Segment Start: DATA TO PROCESS
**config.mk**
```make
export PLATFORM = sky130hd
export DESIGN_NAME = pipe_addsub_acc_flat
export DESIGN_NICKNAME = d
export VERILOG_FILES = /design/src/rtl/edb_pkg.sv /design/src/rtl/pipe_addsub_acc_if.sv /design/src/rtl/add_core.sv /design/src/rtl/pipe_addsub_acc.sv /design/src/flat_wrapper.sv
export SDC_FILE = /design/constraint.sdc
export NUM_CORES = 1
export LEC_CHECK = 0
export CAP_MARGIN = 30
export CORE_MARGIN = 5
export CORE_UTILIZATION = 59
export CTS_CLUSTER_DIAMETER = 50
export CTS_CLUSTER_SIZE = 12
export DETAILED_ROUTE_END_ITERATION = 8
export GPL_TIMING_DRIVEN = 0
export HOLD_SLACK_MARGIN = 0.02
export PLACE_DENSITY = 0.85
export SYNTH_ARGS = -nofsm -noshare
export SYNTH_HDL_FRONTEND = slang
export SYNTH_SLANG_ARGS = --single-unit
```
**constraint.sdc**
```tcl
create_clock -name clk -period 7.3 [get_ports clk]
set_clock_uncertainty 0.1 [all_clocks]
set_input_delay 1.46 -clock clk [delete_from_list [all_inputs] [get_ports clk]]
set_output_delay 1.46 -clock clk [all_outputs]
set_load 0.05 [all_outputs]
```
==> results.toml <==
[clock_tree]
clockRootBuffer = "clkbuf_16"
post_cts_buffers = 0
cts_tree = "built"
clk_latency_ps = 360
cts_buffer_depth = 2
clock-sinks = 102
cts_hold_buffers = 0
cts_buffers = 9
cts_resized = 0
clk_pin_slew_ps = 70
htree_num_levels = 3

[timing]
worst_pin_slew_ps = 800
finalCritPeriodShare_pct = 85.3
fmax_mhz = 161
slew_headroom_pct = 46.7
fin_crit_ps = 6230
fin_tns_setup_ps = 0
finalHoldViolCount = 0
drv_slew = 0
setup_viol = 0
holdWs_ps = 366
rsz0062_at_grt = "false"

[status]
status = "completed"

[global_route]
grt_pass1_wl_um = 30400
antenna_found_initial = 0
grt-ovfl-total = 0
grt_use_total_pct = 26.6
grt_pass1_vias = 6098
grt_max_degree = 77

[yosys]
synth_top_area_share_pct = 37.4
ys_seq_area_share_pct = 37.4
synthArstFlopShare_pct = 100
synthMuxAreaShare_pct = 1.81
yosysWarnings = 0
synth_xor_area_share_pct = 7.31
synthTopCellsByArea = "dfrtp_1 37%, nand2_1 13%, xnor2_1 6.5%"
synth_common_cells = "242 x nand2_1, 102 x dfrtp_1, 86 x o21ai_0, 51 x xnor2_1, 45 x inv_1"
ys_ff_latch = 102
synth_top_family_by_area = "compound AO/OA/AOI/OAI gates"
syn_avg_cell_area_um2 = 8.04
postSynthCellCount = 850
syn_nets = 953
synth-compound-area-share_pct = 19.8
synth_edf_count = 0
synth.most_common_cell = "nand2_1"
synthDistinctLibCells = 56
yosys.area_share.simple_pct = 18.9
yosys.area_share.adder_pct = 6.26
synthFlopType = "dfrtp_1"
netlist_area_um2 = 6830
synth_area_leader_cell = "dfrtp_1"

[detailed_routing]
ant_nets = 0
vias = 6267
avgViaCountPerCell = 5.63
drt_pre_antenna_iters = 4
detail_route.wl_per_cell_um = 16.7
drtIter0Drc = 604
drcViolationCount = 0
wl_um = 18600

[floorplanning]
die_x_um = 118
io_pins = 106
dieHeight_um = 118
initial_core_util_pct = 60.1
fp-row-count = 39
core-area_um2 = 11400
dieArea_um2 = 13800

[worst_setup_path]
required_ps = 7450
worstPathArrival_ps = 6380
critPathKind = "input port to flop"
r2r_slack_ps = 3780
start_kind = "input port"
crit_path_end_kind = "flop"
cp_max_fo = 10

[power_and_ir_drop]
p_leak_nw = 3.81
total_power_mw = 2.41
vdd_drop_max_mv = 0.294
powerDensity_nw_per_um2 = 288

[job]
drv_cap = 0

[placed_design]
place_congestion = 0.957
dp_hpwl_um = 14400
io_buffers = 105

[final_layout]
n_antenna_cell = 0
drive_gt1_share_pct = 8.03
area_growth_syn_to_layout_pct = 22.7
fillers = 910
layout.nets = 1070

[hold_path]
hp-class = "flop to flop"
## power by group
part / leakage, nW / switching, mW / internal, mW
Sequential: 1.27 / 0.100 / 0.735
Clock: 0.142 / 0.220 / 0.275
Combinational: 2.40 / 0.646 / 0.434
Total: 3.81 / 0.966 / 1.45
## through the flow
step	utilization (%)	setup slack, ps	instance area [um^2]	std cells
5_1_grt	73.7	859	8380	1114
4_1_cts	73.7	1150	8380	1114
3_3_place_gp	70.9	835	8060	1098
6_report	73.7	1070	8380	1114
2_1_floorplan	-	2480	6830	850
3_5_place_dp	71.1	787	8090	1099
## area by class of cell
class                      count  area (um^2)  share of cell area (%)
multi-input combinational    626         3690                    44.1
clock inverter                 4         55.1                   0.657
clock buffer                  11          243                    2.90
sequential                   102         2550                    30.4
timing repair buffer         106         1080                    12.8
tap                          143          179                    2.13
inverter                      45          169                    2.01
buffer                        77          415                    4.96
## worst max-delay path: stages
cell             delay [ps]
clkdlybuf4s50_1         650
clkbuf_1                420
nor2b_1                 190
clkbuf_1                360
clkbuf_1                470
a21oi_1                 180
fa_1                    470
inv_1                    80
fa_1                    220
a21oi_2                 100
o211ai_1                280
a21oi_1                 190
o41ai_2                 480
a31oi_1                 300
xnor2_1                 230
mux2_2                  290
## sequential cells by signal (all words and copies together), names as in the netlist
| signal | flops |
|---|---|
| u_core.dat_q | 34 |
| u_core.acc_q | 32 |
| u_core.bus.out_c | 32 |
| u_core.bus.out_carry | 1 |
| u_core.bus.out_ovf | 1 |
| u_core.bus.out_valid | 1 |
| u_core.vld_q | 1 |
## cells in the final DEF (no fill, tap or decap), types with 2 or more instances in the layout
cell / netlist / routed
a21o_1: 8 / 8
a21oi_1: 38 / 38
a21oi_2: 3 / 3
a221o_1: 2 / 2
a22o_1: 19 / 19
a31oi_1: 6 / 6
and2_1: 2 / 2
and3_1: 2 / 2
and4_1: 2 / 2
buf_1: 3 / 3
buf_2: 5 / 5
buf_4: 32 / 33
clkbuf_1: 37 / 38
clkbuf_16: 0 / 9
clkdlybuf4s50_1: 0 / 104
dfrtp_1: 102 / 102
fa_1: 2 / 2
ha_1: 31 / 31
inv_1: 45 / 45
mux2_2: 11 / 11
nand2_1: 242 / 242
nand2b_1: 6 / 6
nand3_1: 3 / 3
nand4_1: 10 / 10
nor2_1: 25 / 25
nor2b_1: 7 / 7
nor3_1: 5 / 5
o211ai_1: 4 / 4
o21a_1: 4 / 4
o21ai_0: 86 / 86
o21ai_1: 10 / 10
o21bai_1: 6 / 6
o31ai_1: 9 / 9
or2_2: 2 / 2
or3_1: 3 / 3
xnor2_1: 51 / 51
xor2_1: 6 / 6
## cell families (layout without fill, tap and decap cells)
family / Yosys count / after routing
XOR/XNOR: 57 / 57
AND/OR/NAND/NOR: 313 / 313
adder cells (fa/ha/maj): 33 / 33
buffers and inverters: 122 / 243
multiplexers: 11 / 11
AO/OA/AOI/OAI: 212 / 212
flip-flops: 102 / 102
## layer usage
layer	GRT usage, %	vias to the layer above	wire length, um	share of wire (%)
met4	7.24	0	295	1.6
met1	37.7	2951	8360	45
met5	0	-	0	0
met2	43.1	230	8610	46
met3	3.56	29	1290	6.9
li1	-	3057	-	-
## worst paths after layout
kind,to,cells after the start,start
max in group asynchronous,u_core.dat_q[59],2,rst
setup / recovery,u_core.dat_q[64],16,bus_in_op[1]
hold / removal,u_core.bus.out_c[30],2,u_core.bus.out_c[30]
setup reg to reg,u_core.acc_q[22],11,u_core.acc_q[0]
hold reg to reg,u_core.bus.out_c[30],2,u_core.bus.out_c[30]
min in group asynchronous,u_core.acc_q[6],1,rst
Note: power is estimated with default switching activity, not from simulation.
Segment End: DATA TO PROCESS
TASK DETAILS:
Nothing should appear in the answer except the lines above from the line with "or3_1: 3 / 3" through the line with "kind,to,cells after the start,start", both included, written out exactly.

EXERCISE SOLUTION:
or3_1: 3 / 3
xnor2_1: 51 / 51
xor2_1: 6 / 6
## cell families (layout without fill, tap and decap cells)
family / Yosys count / after routing
XOR/XNOR: 57 / 57
AND/OR/NAND/NOR: 313 / 313
adder cells (fa/ha/maj): 33 / 33
buffers and inverters: 122 / 243
multiplexers: 11 / 11
AO/OA/AOI/OAI: 212 / 212
flip-flops: 102 / 102
## layer usage
layer	GRT usage, %	vias to the layer above	wire length, um	share of wire (%)
met4	7.24	0	295	1.6
met1	37.7	2951	8360	45
met5	0	-	0	0
met2	43.1	230	8610	46
met3	3.56	29	1290	6.9
li1	-	3057	-	-
## worst paths after layout
kind,to,cells after the start,start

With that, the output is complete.